Start of Block
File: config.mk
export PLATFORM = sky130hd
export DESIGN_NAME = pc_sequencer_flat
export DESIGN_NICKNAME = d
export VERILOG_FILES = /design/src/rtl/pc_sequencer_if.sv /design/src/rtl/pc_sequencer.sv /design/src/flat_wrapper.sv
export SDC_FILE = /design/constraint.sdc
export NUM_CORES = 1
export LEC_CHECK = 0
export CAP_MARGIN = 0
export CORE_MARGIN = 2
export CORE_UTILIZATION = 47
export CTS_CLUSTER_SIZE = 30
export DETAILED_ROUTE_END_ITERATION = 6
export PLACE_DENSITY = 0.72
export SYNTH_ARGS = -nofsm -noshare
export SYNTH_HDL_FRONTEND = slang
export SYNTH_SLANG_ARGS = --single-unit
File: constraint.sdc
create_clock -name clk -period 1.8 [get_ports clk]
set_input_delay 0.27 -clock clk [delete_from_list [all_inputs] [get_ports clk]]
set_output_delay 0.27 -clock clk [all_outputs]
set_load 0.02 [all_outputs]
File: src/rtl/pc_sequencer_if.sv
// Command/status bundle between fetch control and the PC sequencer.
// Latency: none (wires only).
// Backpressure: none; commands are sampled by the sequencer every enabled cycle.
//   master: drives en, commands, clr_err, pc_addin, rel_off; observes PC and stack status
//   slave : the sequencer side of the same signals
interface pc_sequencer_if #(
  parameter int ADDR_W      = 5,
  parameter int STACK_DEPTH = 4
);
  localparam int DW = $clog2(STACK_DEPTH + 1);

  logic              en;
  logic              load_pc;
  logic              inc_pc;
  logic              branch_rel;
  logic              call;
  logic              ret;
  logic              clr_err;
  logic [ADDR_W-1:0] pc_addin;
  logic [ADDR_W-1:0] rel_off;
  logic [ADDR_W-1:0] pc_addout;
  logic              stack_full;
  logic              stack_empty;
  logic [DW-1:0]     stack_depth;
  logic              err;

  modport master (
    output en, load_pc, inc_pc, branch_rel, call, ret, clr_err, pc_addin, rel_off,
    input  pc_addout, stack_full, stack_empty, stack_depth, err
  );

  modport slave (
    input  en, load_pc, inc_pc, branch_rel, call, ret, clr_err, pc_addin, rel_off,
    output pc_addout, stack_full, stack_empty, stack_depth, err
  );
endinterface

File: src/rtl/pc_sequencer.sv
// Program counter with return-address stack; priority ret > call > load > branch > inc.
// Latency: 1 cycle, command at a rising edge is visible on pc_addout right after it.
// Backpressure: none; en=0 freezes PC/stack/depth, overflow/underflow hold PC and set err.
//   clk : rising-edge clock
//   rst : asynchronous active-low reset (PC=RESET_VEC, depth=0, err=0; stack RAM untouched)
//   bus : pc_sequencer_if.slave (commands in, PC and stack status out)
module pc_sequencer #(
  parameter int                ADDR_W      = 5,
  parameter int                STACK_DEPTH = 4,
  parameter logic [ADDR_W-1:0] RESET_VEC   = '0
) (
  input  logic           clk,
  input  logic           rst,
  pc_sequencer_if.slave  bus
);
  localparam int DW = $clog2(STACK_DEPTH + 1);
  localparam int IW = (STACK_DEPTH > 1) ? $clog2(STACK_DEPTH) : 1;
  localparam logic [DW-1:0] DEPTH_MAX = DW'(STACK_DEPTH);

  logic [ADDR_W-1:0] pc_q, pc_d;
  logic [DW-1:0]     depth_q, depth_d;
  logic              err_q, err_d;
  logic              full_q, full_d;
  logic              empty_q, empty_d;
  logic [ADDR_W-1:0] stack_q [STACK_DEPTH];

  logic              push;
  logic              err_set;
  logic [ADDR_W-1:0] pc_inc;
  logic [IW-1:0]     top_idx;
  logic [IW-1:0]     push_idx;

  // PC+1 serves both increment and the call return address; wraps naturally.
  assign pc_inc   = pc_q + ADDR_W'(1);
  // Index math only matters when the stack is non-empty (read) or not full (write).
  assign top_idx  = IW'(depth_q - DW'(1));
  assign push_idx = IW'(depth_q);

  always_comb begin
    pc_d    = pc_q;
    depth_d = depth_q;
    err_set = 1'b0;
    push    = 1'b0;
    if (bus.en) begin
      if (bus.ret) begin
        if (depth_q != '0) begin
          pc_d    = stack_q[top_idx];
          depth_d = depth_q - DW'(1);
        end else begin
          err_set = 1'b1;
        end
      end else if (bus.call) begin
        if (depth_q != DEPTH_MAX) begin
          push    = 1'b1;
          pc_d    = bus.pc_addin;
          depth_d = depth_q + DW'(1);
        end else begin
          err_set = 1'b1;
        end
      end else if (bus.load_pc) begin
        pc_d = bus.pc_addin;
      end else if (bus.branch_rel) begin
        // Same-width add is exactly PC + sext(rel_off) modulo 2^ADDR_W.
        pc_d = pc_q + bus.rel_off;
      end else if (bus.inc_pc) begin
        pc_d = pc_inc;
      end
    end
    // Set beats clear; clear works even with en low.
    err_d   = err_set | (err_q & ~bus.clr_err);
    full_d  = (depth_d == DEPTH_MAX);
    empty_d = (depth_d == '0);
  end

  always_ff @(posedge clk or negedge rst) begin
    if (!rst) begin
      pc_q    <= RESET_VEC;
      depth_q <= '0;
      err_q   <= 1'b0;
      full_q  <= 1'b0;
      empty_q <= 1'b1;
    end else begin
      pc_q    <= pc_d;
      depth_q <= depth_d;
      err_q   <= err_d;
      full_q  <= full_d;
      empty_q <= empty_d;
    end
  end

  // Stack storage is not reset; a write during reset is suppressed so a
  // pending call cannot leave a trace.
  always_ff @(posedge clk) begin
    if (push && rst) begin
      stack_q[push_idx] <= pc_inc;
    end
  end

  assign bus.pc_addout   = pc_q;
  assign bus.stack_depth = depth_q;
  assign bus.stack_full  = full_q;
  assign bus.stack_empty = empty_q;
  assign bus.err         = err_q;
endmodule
End of Block
Start of Block
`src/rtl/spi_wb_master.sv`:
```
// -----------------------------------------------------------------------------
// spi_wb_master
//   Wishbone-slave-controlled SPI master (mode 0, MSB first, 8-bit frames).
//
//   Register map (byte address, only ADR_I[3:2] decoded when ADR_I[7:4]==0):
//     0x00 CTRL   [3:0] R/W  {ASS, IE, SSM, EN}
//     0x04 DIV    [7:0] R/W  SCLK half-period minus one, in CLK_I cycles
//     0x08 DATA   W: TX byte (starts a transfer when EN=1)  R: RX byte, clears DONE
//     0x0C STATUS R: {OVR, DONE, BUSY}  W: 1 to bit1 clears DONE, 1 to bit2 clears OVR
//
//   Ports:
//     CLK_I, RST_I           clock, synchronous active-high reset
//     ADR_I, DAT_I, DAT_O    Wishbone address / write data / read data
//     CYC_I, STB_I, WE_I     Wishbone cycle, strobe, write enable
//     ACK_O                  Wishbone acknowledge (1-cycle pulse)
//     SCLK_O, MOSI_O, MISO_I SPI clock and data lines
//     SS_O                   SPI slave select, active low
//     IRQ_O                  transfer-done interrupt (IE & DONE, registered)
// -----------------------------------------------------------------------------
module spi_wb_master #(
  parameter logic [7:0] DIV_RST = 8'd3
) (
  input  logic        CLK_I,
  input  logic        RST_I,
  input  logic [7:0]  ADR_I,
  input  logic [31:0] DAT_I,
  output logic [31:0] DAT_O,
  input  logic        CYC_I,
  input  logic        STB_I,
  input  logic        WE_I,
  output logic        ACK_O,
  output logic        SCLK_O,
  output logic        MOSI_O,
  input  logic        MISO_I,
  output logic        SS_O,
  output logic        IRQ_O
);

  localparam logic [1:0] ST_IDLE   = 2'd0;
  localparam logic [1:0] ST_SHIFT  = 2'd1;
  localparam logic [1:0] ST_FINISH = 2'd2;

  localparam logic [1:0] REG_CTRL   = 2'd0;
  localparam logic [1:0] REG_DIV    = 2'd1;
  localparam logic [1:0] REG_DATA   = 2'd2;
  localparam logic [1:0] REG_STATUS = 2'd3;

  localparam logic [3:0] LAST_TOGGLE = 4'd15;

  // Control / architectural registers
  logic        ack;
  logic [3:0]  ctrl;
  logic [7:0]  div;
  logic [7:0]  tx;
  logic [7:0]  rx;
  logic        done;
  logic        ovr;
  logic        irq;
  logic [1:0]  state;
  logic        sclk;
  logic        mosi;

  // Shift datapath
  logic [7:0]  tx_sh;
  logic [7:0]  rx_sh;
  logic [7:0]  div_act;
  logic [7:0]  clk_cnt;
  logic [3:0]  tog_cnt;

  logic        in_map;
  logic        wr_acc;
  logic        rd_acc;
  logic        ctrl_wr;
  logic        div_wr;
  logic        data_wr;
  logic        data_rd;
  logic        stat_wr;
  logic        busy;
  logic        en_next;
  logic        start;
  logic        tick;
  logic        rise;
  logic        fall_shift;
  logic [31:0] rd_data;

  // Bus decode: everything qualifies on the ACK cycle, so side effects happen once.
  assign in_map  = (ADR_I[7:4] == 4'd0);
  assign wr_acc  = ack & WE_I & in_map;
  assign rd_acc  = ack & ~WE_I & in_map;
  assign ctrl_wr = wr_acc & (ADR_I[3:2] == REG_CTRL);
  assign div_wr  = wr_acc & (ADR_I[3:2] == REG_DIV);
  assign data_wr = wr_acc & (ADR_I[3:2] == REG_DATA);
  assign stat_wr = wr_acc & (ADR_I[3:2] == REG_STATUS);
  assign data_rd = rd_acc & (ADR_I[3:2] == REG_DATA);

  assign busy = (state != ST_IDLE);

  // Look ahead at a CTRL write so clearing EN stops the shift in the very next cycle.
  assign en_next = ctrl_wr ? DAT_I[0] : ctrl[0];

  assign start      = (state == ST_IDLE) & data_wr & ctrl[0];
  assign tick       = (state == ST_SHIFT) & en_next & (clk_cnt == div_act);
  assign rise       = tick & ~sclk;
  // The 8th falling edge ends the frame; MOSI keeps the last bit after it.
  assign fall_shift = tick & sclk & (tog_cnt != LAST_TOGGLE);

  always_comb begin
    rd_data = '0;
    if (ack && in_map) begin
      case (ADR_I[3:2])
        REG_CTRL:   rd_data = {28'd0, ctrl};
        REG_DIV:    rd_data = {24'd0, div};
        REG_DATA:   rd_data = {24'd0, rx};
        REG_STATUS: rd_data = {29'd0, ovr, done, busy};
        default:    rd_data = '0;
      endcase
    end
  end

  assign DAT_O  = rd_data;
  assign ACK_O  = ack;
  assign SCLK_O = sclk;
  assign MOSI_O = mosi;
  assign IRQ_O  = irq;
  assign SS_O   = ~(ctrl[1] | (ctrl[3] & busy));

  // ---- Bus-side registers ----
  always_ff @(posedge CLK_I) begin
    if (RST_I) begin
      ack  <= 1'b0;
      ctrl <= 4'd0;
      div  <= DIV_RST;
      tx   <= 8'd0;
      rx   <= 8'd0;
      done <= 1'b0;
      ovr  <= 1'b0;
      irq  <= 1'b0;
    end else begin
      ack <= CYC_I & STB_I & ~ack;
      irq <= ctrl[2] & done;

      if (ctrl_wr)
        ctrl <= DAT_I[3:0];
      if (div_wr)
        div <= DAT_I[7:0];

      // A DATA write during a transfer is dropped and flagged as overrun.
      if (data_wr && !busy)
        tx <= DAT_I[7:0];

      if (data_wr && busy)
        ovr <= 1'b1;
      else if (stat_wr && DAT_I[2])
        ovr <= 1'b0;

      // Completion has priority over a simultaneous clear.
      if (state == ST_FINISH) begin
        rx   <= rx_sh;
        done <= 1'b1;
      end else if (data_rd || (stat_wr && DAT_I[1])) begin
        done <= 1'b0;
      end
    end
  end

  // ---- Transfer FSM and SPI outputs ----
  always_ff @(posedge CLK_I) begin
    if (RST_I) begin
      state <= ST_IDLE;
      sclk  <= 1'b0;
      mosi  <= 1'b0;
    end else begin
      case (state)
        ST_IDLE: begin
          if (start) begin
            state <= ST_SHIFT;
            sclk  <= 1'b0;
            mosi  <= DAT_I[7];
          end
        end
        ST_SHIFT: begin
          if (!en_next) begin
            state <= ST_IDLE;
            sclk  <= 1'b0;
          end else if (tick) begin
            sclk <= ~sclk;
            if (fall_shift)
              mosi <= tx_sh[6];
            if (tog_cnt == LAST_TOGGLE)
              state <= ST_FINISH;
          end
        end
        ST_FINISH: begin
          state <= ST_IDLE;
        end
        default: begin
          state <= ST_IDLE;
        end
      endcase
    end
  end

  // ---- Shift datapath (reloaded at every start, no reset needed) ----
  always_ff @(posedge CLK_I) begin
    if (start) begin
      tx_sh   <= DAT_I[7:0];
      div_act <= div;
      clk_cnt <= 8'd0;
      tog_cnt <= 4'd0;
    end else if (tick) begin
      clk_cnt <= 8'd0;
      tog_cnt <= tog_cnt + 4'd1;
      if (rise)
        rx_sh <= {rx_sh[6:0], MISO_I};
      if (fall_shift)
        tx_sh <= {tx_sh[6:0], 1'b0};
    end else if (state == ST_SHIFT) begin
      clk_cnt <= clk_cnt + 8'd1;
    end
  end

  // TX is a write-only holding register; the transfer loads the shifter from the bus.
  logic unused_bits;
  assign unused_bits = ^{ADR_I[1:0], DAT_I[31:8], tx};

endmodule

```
End of Block
* YOUR GOAL *
Report each line of the material in which the string "none" occurs.

* WRITTEN RESPONSE *
// Latency: none (wires only).
// Backpressure: none; commands are sampled by the sequencer every enabled cycle.
// Backpressure: none; en=0 freezes PC/stack/depth, overflow/underflow hold PC and set err.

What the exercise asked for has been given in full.